[SOURCE DATA]

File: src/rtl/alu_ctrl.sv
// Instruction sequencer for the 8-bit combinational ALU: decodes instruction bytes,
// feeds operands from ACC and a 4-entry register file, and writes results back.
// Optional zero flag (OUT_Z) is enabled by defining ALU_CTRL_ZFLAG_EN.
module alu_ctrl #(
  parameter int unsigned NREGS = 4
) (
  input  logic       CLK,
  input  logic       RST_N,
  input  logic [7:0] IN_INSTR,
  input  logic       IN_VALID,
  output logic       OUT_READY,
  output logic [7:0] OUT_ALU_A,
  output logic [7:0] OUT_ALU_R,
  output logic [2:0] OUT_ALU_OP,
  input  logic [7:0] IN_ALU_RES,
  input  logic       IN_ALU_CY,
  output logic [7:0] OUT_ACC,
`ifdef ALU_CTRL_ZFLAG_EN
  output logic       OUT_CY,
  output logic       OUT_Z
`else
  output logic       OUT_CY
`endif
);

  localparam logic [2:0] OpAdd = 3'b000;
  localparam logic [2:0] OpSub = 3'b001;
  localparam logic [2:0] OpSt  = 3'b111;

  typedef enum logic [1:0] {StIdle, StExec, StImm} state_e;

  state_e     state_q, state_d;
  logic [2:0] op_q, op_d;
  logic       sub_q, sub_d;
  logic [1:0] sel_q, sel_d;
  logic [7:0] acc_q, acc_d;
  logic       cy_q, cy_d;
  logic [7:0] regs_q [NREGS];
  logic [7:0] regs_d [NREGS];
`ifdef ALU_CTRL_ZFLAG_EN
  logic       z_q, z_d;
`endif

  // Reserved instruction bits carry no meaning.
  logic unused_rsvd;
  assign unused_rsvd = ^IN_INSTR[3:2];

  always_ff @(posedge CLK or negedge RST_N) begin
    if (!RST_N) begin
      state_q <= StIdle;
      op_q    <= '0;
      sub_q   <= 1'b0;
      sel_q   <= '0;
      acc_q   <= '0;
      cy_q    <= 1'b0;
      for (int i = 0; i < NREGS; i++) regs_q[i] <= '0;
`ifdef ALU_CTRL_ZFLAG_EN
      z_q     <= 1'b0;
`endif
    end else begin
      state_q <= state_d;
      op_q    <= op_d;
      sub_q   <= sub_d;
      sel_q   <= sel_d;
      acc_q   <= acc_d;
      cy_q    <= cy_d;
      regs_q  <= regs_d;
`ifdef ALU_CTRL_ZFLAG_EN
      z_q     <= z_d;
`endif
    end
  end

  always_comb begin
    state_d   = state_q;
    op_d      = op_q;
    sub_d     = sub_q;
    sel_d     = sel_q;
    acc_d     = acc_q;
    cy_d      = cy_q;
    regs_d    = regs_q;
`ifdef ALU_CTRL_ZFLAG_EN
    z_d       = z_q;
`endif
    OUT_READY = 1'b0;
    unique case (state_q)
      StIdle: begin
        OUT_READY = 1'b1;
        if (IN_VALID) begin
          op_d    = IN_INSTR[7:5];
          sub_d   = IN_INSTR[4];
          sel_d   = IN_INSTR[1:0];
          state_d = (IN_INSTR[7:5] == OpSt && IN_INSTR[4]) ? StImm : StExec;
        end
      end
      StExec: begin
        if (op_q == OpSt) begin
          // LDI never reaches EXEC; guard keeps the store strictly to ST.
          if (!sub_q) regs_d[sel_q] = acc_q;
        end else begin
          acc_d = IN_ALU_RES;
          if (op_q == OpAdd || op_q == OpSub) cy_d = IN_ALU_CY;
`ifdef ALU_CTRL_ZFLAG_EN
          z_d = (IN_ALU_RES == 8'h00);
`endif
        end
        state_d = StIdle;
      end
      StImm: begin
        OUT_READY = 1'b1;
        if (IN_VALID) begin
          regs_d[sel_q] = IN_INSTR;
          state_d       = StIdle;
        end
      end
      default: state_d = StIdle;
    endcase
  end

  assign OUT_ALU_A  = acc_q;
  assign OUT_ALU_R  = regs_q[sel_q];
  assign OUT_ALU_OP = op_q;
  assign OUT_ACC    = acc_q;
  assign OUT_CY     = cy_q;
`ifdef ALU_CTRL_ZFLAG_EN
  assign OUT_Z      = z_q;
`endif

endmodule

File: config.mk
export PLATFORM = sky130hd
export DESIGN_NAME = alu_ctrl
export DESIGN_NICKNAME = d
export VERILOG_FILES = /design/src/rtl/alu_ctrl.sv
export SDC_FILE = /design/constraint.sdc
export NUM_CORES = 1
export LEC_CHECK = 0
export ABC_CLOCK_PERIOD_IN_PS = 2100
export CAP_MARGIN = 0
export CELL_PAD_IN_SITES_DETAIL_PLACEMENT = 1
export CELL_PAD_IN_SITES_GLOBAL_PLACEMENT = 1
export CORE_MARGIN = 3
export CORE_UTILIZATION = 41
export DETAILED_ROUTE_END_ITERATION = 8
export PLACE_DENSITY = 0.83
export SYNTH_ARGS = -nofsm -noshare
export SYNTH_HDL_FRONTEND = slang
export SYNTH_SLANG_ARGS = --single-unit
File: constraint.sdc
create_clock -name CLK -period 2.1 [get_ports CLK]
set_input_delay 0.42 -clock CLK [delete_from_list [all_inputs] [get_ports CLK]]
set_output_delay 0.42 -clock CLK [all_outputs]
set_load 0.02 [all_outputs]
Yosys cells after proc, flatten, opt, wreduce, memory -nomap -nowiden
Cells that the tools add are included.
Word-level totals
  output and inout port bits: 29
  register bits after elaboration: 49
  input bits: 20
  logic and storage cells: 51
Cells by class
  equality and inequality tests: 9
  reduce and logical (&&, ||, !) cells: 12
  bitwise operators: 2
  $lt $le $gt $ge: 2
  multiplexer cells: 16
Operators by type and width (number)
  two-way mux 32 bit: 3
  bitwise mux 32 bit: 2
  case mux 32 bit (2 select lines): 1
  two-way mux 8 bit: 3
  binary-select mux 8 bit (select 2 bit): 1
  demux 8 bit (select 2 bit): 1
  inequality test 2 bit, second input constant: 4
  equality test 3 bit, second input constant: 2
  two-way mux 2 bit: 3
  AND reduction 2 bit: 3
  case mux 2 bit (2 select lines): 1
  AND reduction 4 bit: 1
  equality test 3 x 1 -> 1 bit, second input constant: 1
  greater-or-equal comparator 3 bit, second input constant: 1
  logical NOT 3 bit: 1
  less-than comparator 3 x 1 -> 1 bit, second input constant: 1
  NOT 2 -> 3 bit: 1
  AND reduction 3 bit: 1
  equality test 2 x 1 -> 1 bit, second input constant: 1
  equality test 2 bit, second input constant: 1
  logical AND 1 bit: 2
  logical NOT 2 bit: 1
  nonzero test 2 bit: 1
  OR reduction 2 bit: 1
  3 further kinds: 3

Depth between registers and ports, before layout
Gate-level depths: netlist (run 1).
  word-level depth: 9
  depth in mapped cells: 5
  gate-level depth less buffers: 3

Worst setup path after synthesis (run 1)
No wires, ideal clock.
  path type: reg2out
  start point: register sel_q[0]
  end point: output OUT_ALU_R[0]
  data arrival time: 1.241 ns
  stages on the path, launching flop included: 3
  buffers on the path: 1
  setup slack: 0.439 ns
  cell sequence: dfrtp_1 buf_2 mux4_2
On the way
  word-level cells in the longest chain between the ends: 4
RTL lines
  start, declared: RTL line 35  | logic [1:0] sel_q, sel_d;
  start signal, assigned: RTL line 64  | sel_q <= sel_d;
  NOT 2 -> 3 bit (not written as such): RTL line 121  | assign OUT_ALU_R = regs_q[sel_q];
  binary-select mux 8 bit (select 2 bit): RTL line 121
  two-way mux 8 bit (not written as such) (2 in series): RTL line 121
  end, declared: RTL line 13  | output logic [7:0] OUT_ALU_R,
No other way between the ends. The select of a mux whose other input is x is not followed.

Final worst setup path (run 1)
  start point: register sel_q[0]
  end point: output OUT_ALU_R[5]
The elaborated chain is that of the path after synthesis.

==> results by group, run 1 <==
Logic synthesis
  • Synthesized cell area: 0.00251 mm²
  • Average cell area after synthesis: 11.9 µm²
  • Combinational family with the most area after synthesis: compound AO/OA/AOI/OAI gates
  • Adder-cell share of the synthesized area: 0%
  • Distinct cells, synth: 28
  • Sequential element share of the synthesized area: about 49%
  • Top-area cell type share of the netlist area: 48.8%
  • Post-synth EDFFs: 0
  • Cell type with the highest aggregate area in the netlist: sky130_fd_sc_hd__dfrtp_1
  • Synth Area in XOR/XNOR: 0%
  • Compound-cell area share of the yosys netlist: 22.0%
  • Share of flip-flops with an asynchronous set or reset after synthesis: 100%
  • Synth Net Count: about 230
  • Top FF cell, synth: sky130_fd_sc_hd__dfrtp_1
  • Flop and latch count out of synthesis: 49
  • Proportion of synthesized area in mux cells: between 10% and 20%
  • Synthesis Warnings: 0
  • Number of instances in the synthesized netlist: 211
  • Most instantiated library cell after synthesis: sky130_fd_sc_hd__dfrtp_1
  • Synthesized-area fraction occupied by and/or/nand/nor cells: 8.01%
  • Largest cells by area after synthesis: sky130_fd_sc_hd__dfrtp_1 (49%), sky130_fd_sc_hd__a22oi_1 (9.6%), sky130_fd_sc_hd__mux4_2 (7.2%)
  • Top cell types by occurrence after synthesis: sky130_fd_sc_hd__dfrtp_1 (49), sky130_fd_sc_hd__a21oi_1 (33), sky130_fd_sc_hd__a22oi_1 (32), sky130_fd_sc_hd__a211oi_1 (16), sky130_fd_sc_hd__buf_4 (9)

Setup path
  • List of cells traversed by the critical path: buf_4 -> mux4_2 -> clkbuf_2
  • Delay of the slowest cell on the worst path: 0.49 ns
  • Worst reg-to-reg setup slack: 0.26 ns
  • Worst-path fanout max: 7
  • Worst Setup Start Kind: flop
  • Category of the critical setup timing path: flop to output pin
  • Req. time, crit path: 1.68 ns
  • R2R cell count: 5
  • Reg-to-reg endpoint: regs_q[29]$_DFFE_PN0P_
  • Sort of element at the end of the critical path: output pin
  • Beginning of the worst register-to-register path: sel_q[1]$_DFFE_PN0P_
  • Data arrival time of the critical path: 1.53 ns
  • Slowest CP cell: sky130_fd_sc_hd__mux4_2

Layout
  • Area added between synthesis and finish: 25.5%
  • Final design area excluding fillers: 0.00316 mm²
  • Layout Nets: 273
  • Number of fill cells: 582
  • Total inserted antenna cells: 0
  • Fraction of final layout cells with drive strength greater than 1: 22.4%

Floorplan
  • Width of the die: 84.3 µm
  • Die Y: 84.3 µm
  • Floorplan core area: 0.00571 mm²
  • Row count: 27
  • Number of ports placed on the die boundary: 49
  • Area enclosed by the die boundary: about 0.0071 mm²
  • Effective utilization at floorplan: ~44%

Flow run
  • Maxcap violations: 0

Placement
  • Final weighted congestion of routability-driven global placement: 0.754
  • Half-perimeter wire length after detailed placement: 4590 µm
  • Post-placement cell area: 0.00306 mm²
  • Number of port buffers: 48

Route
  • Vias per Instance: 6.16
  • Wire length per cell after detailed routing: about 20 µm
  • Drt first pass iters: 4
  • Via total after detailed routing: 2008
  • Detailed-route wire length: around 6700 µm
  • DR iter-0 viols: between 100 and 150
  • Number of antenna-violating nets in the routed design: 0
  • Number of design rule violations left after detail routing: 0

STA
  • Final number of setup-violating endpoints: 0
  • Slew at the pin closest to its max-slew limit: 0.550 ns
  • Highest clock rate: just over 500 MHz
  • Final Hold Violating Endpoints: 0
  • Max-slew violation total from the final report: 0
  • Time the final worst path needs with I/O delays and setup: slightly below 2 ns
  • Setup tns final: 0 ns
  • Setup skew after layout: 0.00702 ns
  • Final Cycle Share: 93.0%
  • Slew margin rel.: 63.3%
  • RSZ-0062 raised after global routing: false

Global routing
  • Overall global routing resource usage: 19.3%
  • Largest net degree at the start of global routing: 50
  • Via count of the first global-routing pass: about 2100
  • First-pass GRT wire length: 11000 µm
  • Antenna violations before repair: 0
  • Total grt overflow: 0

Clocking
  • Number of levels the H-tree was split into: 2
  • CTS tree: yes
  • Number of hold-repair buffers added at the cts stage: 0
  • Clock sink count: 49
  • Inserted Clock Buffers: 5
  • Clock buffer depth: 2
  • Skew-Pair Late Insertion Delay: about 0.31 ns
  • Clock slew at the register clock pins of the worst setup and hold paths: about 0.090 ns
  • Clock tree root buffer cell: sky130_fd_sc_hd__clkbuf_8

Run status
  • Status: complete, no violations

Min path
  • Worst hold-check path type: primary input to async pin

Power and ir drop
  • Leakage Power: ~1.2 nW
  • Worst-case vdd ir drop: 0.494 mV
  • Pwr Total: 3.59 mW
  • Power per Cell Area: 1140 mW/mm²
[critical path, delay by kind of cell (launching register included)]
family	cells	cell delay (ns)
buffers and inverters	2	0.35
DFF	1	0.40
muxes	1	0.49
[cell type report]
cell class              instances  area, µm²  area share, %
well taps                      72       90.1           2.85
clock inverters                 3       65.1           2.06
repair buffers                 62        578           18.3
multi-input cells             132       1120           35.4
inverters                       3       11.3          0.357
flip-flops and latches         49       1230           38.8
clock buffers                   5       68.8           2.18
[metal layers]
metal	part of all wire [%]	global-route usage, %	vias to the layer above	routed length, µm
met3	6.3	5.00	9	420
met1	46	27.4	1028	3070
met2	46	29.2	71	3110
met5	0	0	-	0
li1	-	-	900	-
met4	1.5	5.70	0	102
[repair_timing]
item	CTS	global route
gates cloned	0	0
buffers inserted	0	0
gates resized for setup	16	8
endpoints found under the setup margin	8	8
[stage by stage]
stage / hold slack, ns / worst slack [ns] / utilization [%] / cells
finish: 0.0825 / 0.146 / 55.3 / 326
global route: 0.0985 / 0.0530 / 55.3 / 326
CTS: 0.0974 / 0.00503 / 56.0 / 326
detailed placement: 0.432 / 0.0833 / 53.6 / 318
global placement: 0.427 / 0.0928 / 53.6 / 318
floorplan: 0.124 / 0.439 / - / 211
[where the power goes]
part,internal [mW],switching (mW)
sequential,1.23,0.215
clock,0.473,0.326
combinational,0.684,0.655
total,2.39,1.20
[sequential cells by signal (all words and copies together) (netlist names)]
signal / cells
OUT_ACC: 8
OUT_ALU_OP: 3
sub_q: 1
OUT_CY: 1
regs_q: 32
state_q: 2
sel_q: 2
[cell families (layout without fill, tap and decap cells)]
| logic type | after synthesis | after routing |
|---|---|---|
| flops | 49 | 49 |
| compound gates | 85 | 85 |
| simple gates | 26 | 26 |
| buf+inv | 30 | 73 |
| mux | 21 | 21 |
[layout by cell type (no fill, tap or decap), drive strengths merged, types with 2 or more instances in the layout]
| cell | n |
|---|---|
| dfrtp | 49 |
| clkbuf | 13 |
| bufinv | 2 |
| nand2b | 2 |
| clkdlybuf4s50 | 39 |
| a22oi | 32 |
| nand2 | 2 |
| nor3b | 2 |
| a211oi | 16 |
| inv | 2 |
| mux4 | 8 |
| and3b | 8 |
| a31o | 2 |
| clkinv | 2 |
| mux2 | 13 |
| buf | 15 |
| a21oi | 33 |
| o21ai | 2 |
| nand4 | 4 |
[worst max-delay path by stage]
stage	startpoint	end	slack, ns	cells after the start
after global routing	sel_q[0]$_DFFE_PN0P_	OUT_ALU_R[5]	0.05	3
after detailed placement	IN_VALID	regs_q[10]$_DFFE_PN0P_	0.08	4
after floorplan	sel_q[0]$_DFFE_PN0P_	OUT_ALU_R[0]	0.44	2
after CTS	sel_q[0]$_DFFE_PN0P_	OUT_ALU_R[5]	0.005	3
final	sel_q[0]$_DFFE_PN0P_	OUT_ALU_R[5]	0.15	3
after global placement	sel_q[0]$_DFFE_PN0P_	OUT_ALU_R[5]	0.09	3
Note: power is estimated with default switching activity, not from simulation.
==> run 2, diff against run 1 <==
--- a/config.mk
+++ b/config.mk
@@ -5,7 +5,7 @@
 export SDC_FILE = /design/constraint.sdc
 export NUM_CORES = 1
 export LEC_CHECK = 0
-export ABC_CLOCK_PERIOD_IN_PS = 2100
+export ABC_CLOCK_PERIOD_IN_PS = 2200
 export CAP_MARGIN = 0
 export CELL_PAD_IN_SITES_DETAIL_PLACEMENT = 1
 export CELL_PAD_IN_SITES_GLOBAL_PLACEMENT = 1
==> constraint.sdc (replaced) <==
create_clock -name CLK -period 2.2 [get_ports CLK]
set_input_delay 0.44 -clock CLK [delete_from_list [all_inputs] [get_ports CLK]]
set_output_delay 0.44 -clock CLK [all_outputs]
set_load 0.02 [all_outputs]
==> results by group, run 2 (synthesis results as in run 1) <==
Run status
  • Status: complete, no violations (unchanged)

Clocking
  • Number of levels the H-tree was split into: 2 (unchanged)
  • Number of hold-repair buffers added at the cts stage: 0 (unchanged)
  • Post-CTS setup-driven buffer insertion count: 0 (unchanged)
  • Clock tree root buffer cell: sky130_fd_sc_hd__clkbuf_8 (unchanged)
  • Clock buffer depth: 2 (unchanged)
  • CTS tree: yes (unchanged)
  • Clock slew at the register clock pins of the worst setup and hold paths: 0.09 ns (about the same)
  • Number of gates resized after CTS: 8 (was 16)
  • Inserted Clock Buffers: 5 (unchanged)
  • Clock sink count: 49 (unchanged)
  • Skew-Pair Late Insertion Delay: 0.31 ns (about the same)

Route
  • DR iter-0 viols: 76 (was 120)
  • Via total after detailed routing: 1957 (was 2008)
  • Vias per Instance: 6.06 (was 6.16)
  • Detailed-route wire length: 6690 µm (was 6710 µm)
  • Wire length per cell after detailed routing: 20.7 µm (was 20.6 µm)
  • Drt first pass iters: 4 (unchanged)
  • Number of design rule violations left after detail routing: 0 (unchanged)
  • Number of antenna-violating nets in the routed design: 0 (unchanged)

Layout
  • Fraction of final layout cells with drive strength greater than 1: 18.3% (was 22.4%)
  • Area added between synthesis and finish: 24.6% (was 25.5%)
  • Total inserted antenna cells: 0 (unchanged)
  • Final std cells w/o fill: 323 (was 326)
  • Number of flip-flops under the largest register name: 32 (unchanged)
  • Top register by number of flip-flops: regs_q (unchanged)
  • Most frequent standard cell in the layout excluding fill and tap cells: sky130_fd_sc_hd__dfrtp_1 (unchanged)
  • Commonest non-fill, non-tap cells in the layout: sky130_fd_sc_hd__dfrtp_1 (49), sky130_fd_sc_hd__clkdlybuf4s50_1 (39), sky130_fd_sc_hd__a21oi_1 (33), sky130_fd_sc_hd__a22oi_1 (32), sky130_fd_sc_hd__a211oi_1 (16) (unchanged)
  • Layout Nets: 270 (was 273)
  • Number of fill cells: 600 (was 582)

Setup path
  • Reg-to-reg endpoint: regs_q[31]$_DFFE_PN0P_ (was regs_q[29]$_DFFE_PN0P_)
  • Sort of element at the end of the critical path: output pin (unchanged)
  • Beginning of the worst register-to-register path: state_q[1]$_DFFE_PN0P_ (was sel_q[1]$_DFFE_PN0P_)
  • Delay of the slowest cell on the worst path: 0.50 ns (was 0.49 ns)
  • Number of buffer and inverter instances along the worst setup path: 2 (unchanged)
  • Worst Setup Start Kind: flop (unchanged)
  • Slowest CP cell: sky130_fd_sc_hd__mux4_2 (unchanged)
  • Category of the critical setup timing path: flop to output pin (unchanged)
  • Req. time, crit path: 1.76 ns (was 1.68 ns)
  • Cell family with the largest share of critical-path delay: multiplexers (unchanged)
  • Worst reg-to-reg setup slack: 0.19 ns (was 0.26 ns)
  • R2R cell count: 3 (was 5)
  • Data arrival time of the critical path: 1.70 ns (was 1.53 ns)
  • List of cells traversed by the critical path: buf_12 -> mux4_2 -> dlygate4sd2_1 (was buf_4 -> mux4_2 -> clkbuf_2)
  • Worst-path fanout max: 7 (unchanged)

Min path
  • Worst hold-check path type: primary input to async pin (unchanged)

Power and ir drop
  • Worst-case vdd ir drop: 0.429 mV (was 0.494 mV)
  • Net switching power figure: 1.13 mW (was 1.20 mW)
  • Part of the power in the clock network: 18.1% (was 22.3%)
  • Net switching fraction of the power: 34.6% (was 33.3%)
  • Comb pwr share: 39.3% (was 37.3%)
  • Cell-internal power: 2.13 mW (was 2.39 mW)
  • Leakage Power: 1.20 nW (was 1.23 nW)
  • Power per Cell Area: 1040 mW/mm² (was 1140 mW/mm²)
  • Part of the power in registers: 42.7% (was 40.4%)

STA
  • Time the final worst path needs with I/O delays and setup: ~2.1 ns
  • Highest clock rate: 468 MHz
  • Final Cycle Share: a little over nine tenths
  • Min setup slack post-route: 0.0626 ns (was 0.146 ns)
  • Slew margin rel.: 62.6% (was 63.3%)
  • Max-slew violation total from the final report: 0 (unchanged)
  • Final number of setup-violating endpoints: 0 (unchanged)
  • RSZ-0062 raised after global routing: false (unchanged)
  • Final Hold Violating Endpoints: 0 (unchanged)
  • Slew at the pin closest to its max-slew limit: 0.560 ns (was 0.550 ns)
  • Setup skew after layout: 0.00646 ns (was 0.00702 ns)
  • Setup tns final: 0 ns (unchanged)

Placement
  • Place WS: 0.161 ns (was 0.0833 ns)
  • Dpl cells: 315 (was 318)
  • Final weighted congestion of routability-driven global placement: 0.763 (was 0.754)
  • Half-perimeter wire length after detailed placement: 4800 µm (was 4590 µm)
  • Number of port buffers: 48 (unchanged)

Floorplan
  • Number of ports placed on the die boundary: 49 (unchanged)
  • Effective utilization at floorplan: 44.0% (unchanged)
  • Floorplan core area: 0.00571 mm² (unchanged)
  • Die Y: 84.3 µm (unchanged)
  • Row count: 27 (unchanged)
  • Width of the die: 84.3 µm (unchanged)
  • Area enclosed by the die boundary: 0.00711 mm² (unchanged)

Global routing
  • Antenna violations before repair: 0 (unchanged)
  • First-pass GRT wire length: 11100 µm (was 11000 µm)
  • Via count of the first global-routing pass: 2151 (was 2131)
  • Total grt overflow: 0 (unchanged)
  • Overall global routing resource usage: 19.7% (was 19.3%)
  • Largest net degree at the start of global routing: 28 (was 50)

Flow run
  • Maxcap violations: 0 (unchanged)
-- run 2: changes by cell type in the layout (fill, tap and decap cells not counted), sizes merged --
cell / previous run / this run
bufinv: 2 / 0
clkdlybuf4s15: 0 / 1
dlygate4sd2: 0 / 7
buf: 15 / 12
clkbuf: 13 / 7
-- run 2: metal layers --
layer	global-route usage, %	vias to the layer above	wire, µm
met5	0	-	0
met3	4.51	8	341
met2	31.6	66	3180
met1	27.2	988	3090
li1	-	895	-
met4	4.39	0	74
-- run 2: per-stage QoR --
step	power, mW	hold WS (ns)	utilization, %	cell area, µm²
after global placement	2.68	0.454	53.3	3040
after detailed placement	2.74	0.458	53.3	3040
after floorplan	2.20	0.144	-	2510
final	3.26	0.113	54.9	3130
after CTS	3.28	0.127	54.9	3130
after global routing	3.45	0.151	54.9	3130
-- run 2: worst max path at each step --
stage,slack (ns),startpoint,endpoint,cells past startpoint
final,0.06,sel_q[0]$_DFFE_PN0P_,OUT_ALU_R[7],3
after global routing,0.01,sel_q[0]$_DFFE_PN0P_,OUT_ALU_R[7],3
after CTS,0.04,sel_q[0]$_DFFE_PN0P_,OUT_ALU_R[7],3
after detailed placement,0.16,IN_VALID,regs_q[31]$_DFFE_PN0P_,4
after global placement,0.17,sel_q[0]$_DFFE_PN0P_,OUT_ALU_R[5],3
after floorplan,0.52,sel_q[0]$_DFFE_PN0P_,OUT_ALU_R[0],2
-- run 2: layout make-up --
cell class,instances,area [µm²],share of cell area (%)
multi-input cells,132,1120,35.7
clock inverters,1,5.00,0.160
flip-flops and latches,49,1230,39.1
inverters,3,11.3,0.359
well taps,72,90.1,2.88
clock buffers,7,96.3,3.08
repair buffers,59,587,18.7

[/SOURCE DATA]
[SOURCE DATA]

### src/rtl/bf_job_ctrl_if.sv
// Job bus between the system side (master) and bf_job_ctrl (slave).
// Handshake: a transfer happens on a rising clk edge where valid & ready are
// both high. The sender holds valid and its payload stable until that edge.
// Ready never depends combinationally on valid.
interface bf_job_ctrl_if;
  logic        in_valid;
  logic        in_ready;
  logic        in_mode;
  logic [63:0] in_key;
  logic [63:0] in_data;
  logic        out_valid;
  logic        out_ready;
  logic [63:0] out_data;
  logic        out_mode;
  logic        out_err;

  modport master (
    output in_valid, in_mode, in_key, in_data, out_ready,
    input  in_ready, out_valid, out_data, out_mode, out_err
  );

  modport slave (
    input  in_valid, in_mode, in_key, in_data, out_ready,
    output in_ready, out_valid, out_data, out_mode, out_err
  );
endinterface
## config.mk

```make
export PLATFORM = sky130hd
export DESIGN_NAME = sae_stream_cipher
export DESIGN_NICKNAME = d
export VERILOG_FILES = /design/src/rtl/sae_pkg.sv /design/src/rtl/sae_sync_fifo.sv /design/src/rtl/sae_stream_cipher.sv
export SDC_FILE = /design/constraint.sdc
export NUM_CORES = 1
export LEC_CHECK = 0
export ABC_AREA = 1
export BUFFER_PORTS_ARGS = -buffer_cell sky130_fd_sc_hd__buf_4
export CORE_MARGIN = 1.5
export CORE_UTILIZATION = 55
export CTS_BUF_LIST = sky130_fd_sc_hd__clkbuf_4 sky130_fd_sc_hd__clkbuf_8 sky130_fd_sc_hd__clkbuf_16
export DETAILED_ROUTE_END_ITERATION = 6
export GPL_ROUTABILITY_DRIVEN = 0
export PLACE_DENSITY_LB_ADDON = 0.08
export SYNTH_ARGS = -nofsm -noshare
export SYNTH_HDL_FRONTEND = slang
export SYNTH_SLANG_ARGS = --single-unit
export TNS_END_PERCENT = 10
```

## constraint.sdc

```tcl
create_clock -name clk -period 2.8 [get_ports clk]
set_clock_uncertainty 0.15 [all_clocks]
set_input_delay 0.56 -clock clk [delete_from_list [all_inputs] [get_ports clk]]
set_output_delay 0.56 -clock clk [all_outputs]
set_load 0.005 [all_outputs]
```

[/SOURCE DATA]

Could you restate word for word the lines above from the one containing "File: constraint.sdc" through the one containing "two-way mux 8 bit: 3", both included, and nothing else?

**TASK RESPONSE**
File: constraint.sdc
create_clock -name CLK -period 2.1 [get_ports CLK]
set_input_delay 0.42 -clock CLK [delete_from_list [all_inputs] [get_ports CLK]]
set_output_delay 0.42 -clock CLK [all_outputs]
set_load 0.02 [all_outputs]
Yosys cells after proc, flatten, opt, wreduce, memory -nomap -nowiden
Cells that the tools add are included.
Word-level totals
  output and inout port bits: 29
  register bits after elaboration: 49
  input bits: 20
  logic and storage cells: 51
Cells by class
  equality and inequality tests: 9
  reduce and logical (&&, ||, !) cells: 12
  bitwise operators: 2
  $lt $le $gt $ge: 2
  multiplexer cells: 16
Operators by type and width (number)
  two-way mux 32 bit: 3
  bitwise mux 32 bit: 2
  case mux 32 bit (2 select lines): 1
  two-way mux 8 bit: 3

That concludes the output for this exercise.